• **Task requirements**: Transcribe every line of the listing below without any deviation.

• **Provided data**:
***

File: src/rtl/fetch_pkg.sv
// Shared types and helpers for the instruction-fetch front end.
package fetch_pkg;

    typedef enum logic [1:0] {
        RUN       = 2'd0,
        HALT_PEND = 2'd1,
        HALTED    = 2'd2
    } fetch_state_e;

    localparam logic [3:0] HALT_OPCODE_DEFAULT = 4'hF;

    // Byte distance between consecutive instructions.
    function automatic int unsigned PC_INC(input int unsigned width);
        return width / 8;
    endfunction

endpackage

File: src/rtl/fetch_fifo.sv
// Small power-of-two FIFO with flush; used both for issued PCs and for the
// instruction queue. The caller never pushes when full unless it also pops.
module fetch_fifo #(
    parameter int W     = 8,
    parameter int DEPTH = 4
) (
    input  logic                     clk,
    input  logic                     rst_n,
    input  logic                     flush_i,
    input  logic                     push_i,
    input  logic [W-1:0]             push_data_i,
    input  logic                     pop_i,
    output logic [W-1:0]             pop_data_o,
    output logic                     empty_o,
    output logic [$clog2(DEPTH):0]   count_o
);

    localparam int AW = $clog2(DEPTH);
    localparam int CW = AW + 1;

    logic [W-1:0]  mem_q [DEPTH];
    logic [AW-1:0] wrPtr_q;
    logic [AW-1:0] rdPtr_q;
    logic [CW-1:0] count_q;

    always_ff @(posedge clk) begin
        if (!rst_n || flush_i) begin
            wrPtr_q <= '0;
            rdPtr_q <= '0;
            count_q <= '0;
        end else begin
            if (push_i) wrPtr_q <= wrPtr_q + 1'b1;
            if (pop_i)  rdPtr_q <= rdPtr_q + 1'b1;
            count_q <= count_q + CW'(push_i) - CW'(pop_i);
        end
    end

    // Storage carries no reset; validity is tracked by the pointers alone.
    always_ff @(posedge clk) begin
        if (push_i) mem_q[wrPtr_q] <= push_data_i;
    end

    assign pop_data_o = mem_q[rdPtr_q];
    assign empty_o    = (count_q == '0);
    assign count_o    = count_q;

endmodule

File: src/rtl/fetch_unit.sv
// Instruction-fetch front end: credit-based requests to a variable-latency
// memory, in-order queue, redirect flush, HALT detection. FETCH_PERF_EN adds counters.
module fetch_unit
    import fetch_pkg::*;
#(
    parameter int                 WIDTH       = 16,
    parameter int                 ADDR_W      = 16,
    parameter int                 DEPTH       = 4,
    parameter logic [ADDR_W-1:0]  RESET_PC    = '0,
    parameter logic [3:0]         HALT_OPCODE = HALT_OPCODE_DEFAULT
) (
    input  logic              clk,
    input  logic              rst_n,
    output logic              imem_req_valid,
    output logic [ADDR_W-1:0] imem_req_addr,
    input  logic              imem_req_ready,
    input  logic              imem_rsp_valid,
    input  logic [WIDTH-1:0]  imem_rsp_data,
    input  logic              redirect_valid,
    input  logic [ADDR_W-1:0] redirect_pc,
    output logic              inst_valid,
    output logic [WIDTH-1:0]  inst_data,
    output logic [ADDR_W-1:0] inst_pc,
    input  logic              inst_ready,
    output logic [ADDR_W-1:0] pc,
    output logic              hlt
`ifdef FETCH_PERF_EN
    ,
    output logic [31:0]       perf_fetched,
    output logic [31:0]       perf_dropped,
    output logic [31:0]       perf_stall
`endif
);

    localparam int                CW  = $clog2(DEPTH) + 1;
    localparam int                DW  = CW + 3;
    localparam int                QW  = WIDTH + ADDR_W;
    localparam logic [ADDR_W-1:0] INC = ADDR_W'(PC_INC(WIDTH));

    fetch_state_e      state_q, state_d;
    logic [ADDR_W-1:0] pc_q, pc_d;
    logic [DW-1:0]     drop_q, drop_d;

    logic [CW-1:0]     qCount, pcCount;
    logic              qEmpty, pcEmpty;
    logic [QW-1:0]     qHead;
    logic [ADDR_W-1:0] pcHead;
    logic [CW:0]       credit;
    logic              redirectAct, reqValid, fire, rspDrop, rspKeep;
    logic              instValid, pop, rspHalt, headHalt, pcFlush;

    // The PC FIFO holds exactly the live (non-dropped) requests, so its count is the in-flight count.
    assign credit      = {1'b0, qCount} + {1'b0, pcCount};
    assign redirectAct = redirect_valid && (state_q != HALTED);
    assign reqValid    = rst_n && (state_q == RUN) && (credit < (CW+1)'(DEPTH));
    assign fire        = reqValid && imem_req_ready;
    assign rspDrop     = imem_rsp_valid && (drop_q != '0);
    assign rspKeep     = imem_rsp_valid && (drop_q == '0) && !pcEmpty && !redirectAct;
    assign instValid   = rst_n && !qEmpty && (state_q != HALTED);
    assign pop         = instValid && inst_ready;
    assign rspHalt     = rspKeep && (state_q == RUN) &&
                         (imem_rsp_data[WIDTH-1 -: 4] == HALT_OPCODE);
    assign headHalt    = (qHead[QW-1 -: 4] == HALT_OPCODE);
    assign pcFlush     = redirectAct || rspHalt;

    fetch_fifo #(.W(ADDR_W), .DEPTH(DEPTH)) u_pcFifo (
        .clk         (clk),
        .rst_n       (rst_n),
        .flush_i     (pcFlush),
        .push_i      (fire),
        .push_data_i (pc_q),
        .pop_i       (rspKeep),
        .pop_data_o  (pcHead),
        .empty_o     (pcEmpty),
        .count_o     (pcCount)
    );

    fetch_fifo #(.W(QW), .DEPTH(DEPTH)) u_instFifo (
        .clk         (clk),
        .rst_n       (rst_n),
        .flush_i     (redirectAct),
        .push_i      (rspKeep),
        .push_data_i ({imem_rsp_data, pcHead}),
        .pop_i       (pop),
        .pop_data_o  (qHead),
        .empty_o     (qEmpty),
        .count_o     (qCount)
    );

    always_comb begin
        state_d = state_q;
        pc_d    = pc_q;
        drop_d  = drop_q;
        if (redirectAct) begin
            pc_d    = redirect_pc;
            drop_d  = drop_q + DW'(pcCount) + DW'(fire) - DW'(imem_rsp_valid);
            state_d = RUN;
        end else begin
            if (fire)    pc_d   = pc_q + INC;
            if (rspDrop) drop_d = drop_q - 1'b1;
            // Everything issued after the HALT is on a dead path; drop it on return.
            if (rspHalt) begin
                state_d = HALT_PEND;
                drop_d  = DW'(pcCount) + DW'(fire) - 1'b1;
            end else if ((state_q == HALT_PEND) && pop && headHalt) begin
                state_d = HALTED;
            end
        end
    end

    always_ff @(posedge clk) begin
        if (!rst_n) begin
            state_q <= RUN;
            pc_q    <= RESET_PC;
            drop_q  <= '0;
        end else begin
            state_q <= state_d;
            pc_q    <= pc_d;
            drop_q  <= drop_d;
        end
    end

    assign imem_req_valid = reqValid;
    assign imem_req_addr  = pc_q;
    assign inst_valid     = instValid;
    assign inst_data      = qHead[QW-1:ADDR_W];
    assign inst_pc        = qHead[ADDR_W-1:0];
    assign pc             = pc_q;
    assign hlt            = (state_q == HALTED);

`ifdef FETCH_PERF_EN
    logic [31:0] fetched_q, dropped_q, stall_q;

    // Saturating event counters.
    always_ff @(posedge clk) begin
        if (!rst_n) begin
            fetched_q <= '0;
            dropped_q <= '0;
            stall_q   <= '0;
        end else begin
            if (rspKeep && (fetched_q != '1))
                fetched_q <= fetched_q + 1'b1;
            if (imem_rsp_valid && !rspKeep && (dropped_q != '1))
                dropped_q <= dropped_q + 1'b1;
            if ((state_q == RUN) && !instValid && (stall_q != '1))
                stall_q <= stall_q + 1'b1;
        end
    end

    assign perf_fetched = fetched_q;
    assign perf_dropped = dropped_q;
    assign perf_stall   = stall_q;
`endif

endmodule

***

• **Output of the exercise**:
File: src/rtl/fetch_pkg.sv
// Shared types and helpers for the instruction-fetch front end.
package fetch_pkg;

    typedef enum logic [1:0] {
        RUN       = 2'd0,
        HALT_PEND = 2'd1,
        HALTED    = 2'd2
    } fetch_state_e;

    localparam logic [3:0] HALT_OPCODE_DEFAULT = 4'hF;

    // Byte distance between consecutive instructions.
    function automatic int unsigned PC_INC(input int unsigned width);
        return width / 8;
    endfunction

endpackage

File: src/rtl/fetch_fifo.sv
// Small power-of-two FIFO with flush; used both for issued PCs and for the
// instruction queue. The caller never pushes when full unless it also pops.
module fetch_fifo #(
    parameter int W     = 8,
    parameter int DEPTH = 4
) (
    input  logic                     clk,
    input  logic                     rst_n,
    input  logic                     flush_i,
    input  logic                     push_i,
    input  logic [W-1:0]             push_data_i,
    input  logic                     pop_i,
    output logic [W-1:0]             pop_data_o,
    output logic                     empty_o,
    output logic [$clog2(DEPTH):0]   count_o
);

    localparam int AW = $clog2(DEPTH);
    localparam int CW = AW + 1;

    logic [W-1:0]  mem_q [DEPTH];
    logic [AW-1:0] wrPtr_q;
    logic [AW-1:0] rdPtr_q;
    logic [CW-1:0] count_q;

    always_ff @(posedge clk) begin
        if (!rst_n || flush_i) begin
            wrPtr_q <= '0;
            rdPtr_q <= '0;
            count_q <= '0;
        end else begin
            if (push_i) wrPtr_q <= wrPtr_q + 1'b1;
            if (pop_i)  rdPtr_q <= rdPtr_q + 1'b1;
            count_q <= count_q + CW'(push_i) - CW'(pop_i);
        end
    end

    // Storage carries no reset; validity is tracked by the pointers alone.
    always_ff @(posedge clk) begin
        if (push_i) mem_q[wrPtr_q] <= push_data_i;
    end

    assign pop_data_o = mem_q[rdPtr_q];
    assign empty_o    = (count_q == '0);
    assign count_o    = count_q;

endmodule

File: src/rtl/fetch_unit.sv
// Instruction-fetch front end: credit-based requests to a variable-latency
// memory, in-order queue, redirect flush, HALT detection. FETCH_PERF_EN adds counters.
module fetch_unit
    import fetch_pkg::*;
#(
    parameter int                 WIDTH       = 16,
    parameter int                 ADDR_W      = 16,
    parameter int                 DEPTH       = 4,
    parameter logic [ADDR_W-1:0]  RESET_PC    = '0,
    parameter logic [3:0]         HALT_OPCODE = HALT_OPCODE_DEFAULT
) (
    input  logic              clk,
    input  logic              rst_n,
    output logic              imem_req_valid,
    output logic [ADDR_W-1:0] imem_req_addr,
    input  logic              imem_req_ready,
    input  logic              imem_rsp_valid,
    input  logic [WIDTH-1:0]  imem_rsp_data,
    input  logic              redirect_valid,
    input  logic [ADDR_W-1:0] redirect_pc,
    output logic              inst_valid,
    output logic [WIDTH-1:0]  inst_data,
    output logic [ADDR_W-1:0] inst_pc,
    input  logic              inst_ready,
    output logic [ADDR_W-1:0] pc,
    output logic              hlt
`ifdef FETCH_PERF_EN
    ,
    output logic [31:0]       perf_fetched,
    output logic [31:0]       perf_dropped,
    output logic [31:0]       perf_stall
`endif
);

    localparam int                CW  = $clog2(DEPTH) + 1;
    localparam int                DW  = CW + 3;
    localparam int                QW  = WIDTH + ADDR_W;
    localparam logic [ADDR_W-1:0] INC = ADDR_W'(PC_INC(WIDTH));

    fetch_state_e      state_q, state_d;
    logic [ADDR_W-1:0] pc_q, pc_d;
    logic [DW-1:0]     drop_q, drop_d;

    logic [CW-1:0]     qCount, pcCount;
    logic              qEmpty, pcEmpty;
    logic [QW-1:0]     qHead;
    logic [ADDR_W-1:0] pcHead;
    logic [CW:0]       credit;
    logic              redirectAct, reqValid, fire, rspDrop, rspKeep;
    logic              instValid, pop, rspHalt, headHalt, pcFlush;

    // The PC FIFO holds exactly the live (non-dropped) requests, so its count is the in-flight count.
    assign credit      = {1'b0, qCount} + {1'b0, pcCount};
    assign redirectAct = redirect_valid && (state_q != HALTED);
    assign reqValid    = rst_n && (state_q == RUN) && (credit < (CW+1)'(DEPTH));
    assign fire        = reqValid && imem_req_ready;
    assign rspDrop     = imem_rsp_valid && (drop_q != '0);
    assign rspKeep     = imem_rsp_valid && (drop_q == '0) && !pcEmpty && !redirectAct;
    assign instValid   = rst_n && !qEmpty && (state_q != HALTED);
    assign pop         = instValid && inst_ready;
    assign rspHalt     = rspKeep && (state_q == RUN) &&
                         (imem_rsp_data[WIDTH-1 -: 4] == HALT_OPCODE);
    assign headHalt    = (qHead[QW-1 -: 4] == HALT_OPCODE);
    assign pcFlush     = redirectAct || rspHalt;

    fetch_fifo #(.W(ADDR_W), .DEPTH(DEPTH)) u_pcFifo (
        .clk         (clk),
        .rst_n       (rst_n),
        .flush_i     (pcFlush),
        .push_i      (fire),
        .push_data_i (pc_q),
        .pop_i       (rspKeep),
        .pop_data_o  (pcHead),
        .empty_o     (pcEmpty),
        .count_o     (pcCount)
    );

    fetch_fifo #(.W(QW), .DEPTH(DEPTH)) u_instFifo (
        .clk         (clk),
        .rst_n       (rst_n),
        .flush_i     (redirectAct),
        .push_i      (rspKeep),
        .push_data_i ({imem_rsp_data, pcHead}),
        .pop_i       (pop),
        .pop_data_o  (qHead),
        .empty_o     (qEmpty),
        .count_o     (qCount)
    );

    always_comb begin
        state_d = state_q;
        pc_d    = pc_q;
        drop_d  = drop_q;
        if (redirectAct) begin
            pc_d    = redirect_pc;
            drop_d  = drop_q + DW'(pcCount) + DW'(fire) - DW'(imem_rsp_valid);
            state_d = RUN;
        end else begin
            if (fire)    pc_d   = pc_q + INC;
            if (rspDrop) drop_d = drop_q - 1'b1;
            // Everything issued after the HALT is on a dead path; drop it on return.
            if (rspHalt) begin
                state_d = HALT_PEND;
                drop_d  = DW'(pcCount) + DW'(fire) - 1'b1;
            end else if ((state_q == HALT_PEND) && pop && headHalt) begin
                state_d = HALTED;
            end
        end
    end

    always_ff @(posedge clk) begin
        if (!rst_n) begin
            state_q <= RUN;
            pc_q    <= RESET_PC;
            drop_q  <= '0;
        end else begin
            state_q <= state_d;
            pc_q    <= pc_d;
            drop_q  <= drop_d;
        end
    end

    assign imem_req_valid = reqValid;
    assign imem_req_addr  = pc_q;
    assign inst_valid     = instValid;
    assign inst_data      = qHead[QW-1:ADDR_W];
    assign inst_pc        = qHead[ADDR_W-1:0];
    assign pc             = pc_q;
    assign hlt            = (state_q == HALTED);

`ifdef FETCH_PERF_EN
    logic [31:0] fetched_q, dropped_q, stall_q;

    // Saturating event counters.
    always_ff @(posedge clk) begin
        if (!rst_n) begin
            fetched_q <= '0;
            dropped_q <= '0;
            stall_q   <= '0;
        end else begin
            if (rspKeep && (fetched_q != '1))
                fetched_q <= fetched_q + 1'b1;
            if (imem_rsp_valid && !rspKeep && (dropped_q != '1))
                dropped_q <= dropped_q + 1'b1;
            if ((state_q == RUN) && !instValid && (stall_q != '1))
                stall_q <= stall_q + 1'b1;
        end
    end

    assign perf_fetched = fetched_q;
    assign perf_dropped = dropped_q;
    assign perf_stall   = stall_q;
`endif

endmodule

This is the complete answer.